• **Required action**
Find and copy each line of the data that includes "full".

[Stored items]
--- src/ple_pkg.sv ---
// Package for the positional list engine: action codes, beat and cell control types.
`timescale 1ns / 1ps
`default_nettype none
package ple_pkg;

  typedef enum logic [2:0] {
    ACT_APPEND = 3'd0,
    ACT_INSERT = 3'd1,
    ACT_REMOVE = 3'd2,
    ACT_READ   = 3'd3,
    ACT_WRITE  = 3'd4,
    ACT_CLEAR  = 3'd5,
    ACT_RESIZE = 3'd6,
    ACT_STATUS = 3'd7
  } action_e;

  typedef enum logic [2:0] {
    CELL_HOLD   = 3'd0,
    CELL_INSERT = 3'd1,
    CELL_REMOVE = 3'd2,
    CELL_WRITE  = 3'd3,
    CELL_PAD    = 3'd4
  } cell_op_e;

  // Broadcast to every cell; lo/hi are element indices, one bit wider than position.
  typedef struct packed {
    cell_op_e   op;
    logic [8:0] lo;
    logic [8:0] hi;
  } cell_ctrl_t;

  typedef struct packed {
    logic [2:0]  action;
    logic [7:0]  position;
    logic [31:0] item_value;
  } ple_in_t;

  typedef struct packed {
    logic [31:0] read_value;
    logic        found;
    logic [4:0]  element_count;
    logic        is_empty;
    logic        overflow;
  } ple_out_t;

endpackage
`default_nettype wire

--- src/positional_list_engine_unit.sv ---
// Top level of the positional list engine: control, fill count and a row of cells.
//
//  channel | dir | handshake               | payload
//  --------+-----+-------------------------+----------
//  in      | in  | in_valid_i / in_ready_o | in_i  (ple_in_t)
//  out     | out | out_valid_o/out_ready_i | out_o (ple_out_t)
//
// On each action all cells compare their index with the broadcast lo/hi
// bounds and shift or load together, result registered for the next cycle.
// One beat per cycle while out is taken; a held result stalls in only when
// out_ready_i is low. Reset clears the fill count and the output valid;
// cell contents stay unknown until written and are never read past the count.
`timescale 1ns / 1ps
`default_nettype none
module positional_list_engine_unit import ple_pkg::*; #(
  parameter int DEPTH      = 16,
  parameter int DATA_WIDTH = 32
) (
  input  logic     clk_i,
  input  logic     rst_ni,
  input  logic     in_valid_i,
  output logic     in_ready_o,
  input  ple_in_t  in_i,
  output logic     out_valid_o,
  input  logic     out_ready_i,
  output ple_out_t out_o
);

  localparam int         CW     = $clog2(DEPTH + 1);
  localparam logic [8:0] Depth9 = 9'(DEPTH);

  logic [CW-1:0]         count_q, count_d;
  logic                  out_valid_q;
  ple_out_t              out_q, out_d;
  logic                  accept;
  cell_ctrl_t            ctrl, ctrl_bc;
  logic [8:0]            cnt9, pos9, cnt_next9;
  logic                  full, hit, found, ovf;
  logic [DATA_WIDTH-1:0] value, rd_sel;
  logic [DATA_WIDTH+31:0] value_ext, rd_ext;
  logic [DATA_WIDTH-1:0] cell_data [DEPTH];

  assign in_ready_o = !out_valid_q || out_ready_i;
  assign accept     = in_valid_i && in_ready_o;

  assign value_ext = {{DATA_WIDTH{1'b0}}, in_i.item_value};
  assign value     = value_ext[DATA_WIDTH-1:0];

  assign cnt9 = 9'(count_q);
  assign pos9 = {1'b0, in_i.position};
  assign full = cnt9 >= Depth9;
  assign hit  = pos9 < cnt9;

  // read select over the row
  always_comb begin
    rd_sel = '0;
    for (int i = 0; i < DEPTH; i++) begin
      if (pos9 == 9'(i)) begin
        rd_sel = cell_data[i];
      end
    end
  end

  always_comb begin
    ctrl      = '{op: CELL_HOLD, lo: cnt9, hi: cnt9};
    cnt_next9 = cnt9;
    found     = 1'b0;
    ovf       = 1'b0;
    rd_ext    = '0;
    case (action_e'(in_i.action))
      ACT_APPEND: begin
        if (!full) begin
          ctrl.op   = CELL_INSERT;
          cnt_next9 = cnt9 + 9'd1;
        end else begin
          ovf = 1'b1;
        end
      end
      ACT_INSERT: begin
        found = hit;
        if (!full) begin
          ctrl.op   = CELL_INSERT;
          ctrl.lo   = hit ? pos9 : cnt9;
          cnt_next9 = cnt9 + 9'd1;
        end else begin
          ovf = 1'b1;
        end
      end
      ACT_REMOVE: begin
        if (hit) begin
          found     = 1'b1;
          ctrl.op   = CELL_REMOVE;
          ctrl.lo   = pos9;
          cnt_next9 = cnt9 - 9'd1;
        end
      end
      ACT_READ: begin
        if (hit) begin
          found  = 1'b1;
          rd_ext = {32'd0, rd_sel};
        end
      end
      ACT_WRITE: begin
        if (hit) begin
          found   = 1'b1;
          ctrl.op = CELL_WRITE;
          ctrl.lo = pos9;
        end
      end
      ACT_CLEAR: begin
        cnt_next9 = 9'd0;
      end
      ACT_RESIZE: begin
        if (pos9 > cnt9) begin
          ctrl.op = CELL_PAD;
          if (pos9 > Depth9) begin
            ctrl.hi = Depth9;
            ovf     = 1'b1;
          end else begin
            ctrl.hi = pos9;
          end
          cnt_next9 = ctrl.hi;
        end else begin
          cnt_next9 = pos9;
        end
      end
      ACT_STATUS: begin
        cnt_next9 = cnt9;
      end
      default: begin
        cnt_next9 = cnt9;
      end
    endcase
  end

  always_comb begin
    ctrl_bc = ctrl;
    if (!accept) begin
      ctrl_bc.op = CELL_HOLD;
    end
  end

  assign count_d = accept ? CW'(cnt_next9) : count_q;

  always_comb begin
    out_d.read_value    = rd_ext[31:0];
    out_d.found         = found;
    out_d.element_count = 5'(cnt_next9);
    out_d.is_empty      = (cnt_next9 == 9'd0);
    out_d.overflow      = ovf;
  end

  for (genvar g = 0; g < DEPTH; g++) begin : g_cell
    logic [DATA_WIDTH-1:0] prev, next;
    if (g == 0) begin : g_first
      assign prev = '0;
    end else begin : g_prev
      assign prev = cell_data[g-1];
    end
    if (g == DEPTH - 1) begin : g_last
      assign next = '0;
    end else begin : g_next
      assign next = cell_data[g+1];
    end
    ple_cell #(
      .DATA_WIDTH(DATA_WIDTH),
      .IDX       (g)
    ) u_cell (
      .clk_i  (clk_i),
      .ctrl_i (ctrl_bc),
      .value_i(value),
      .prev_i (prev),
      .next_i (next),
      .data_o (cell_data[g])
    );
  end

  always_ff @(posedge clk_i or negedge rst_ni) begin
    if (!rst_ni) begin
      count_q     <= '0;
      out_valid_q <= 1'b0;
    end else begin
      count_q <= count_d;
      if (accept) begin
        out_valid_q <= 1'b1;
      end else if (out_ready_i) begin
        out_valid_q <= 1'b0;
      end
    end
  end

  always_ff @(posedge clk_i) begin
    if (accept) begin
      out_q <= out_d;
    end
  end

  assign out_valid_o = out_valid_q;
  assign out_o       = out_q;

endmodule
`default_nettype wire

--- src/ple_cell.sv ---
// One list slot: holds an element and loads from a neighbour or the beat value.
`timescale 1ns / 1ps
`default_nettype none
module ple_cell import ple_pkg::*; #(
  parameter int DATA_WIDTH = 32,
  parameter int IDX        = 0
) (
  input  logic                  clk_i,
  input  cell_ctrl_t            ctrl_i,
  input  logic [DATA_WIDTH-1:0] value_i,
  input  logic [DATA_WIDTH-1:0] prev_i,
  input  logic [DATA_WIDTH-1:0] next_i,
  output logic [DATA_WIDTH-1:0] data_o
);

  localparam logic [8:0] MyIdx = 9'(IDX);

  logic [DATA_WIDTH-1:0] data_q, data_d;
  logic                  load;

  always_comb begin
    load   = 1'b0;
    data_d = data_q;
    case (ctrl_i.op)
      CELL_INSERT: begin
        if (MyIdx == ctrl_i.lo) begin
          load   = 1'b1;
          data_d = value_i;
        end else if (MyIdx > ctrl_i.lo) begin
          load   = 1'b1;
          data_d = prev_i;
        end
      end
      CELL_REMOVE: begin
        if (MyIdx >= ctrl_i.lo) begin
          load   = 1'b1;
          data_d = next_i;
        end
      end
      CELL_WRITE: begin
        if (MyIdx == ctrl_i.lo) begin
          load   = 1'b1;
          data_d = value_i;
        end
      end
      CELL_PAD: begin
        if (MyIdx >= ctrl_i.lo && MyIdx < ctrl_i.hi) begin
          load   = 1'b1;
          data_d = value_i;
        end
      end
      default: begin
        load = 1'b0;
      end
    endcase
  end

  // payload only, no reset
  always_ff @(posedge clk_i) begin
    if (load) begin
      data_q <= data_d;
    end
  end

  assign data_o = data_q;

endmodule
`default_nettype wire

• **Answer space**
  logic                  full, hit, found, ovf;
  assign full = cnt9 >= Depth9;
        if (!full) begin
        if (!full) begin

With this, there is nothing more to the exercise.